__Exercise__
A single number is wanted: how many lines of the data include the string "Width".

Start of Material for this exercise

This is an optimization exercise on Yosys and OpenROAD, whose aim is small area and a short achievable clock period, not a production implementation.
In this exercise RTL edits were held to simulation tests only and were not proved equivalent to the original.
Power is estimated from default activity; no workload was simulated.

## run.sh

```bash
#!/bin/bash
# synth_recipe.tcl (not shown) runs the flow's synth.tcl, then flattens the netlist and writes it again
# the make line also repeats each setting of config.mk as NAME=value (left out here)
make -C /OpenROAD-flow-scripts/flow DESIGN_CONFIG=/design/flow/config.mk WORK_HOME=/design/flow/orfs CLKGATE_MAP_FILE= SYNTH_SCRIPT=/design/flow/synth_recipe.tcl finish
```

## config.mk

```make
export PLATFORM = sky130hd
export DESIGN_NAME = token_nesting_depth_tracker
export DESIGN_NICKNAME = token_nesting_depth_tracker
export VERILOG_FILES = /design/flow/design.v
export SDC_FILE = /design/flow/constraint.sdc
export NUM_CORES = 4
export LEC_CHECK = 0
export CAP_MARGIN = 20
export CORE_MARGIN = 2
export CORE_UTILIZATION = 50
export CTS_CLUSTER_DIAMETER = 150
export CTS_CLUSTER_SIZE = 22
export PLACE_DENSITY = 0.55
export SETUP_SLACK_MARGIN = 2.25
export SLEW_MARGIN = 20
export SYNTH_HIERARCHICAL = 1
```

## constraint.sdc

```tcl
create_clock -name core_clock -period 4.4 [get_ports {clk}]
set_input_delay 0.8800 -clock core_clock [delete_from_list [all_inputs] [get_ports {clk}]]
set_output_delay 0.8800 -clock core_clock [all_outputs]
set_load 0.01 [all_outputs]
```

End of Material for this exercise
Start of Material for this exercise

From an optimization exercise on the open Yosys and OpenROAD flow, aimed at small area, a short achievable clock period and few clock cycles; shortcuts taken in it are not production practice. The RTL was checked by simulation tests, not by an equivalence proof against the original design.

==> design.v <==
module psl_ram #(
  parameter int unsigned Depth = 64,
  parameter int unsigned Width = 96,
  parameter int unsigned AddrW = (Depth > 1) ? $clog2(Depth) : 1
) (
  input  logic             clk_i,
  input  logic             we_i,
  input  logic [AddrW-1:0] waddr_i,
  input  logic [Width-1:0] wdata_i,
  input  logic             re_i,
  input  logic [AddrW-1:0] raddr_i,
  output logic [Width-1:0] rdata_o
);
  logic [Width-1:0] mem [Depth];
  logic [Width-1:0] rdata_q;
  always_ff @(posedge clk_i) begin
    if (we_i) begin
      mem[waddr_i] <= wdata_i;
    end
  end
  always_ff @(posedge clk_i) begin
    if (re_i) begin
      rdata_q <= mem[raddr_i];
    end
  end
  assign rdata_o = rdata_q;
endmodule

End of Material for this exercise

__Exercise output__
5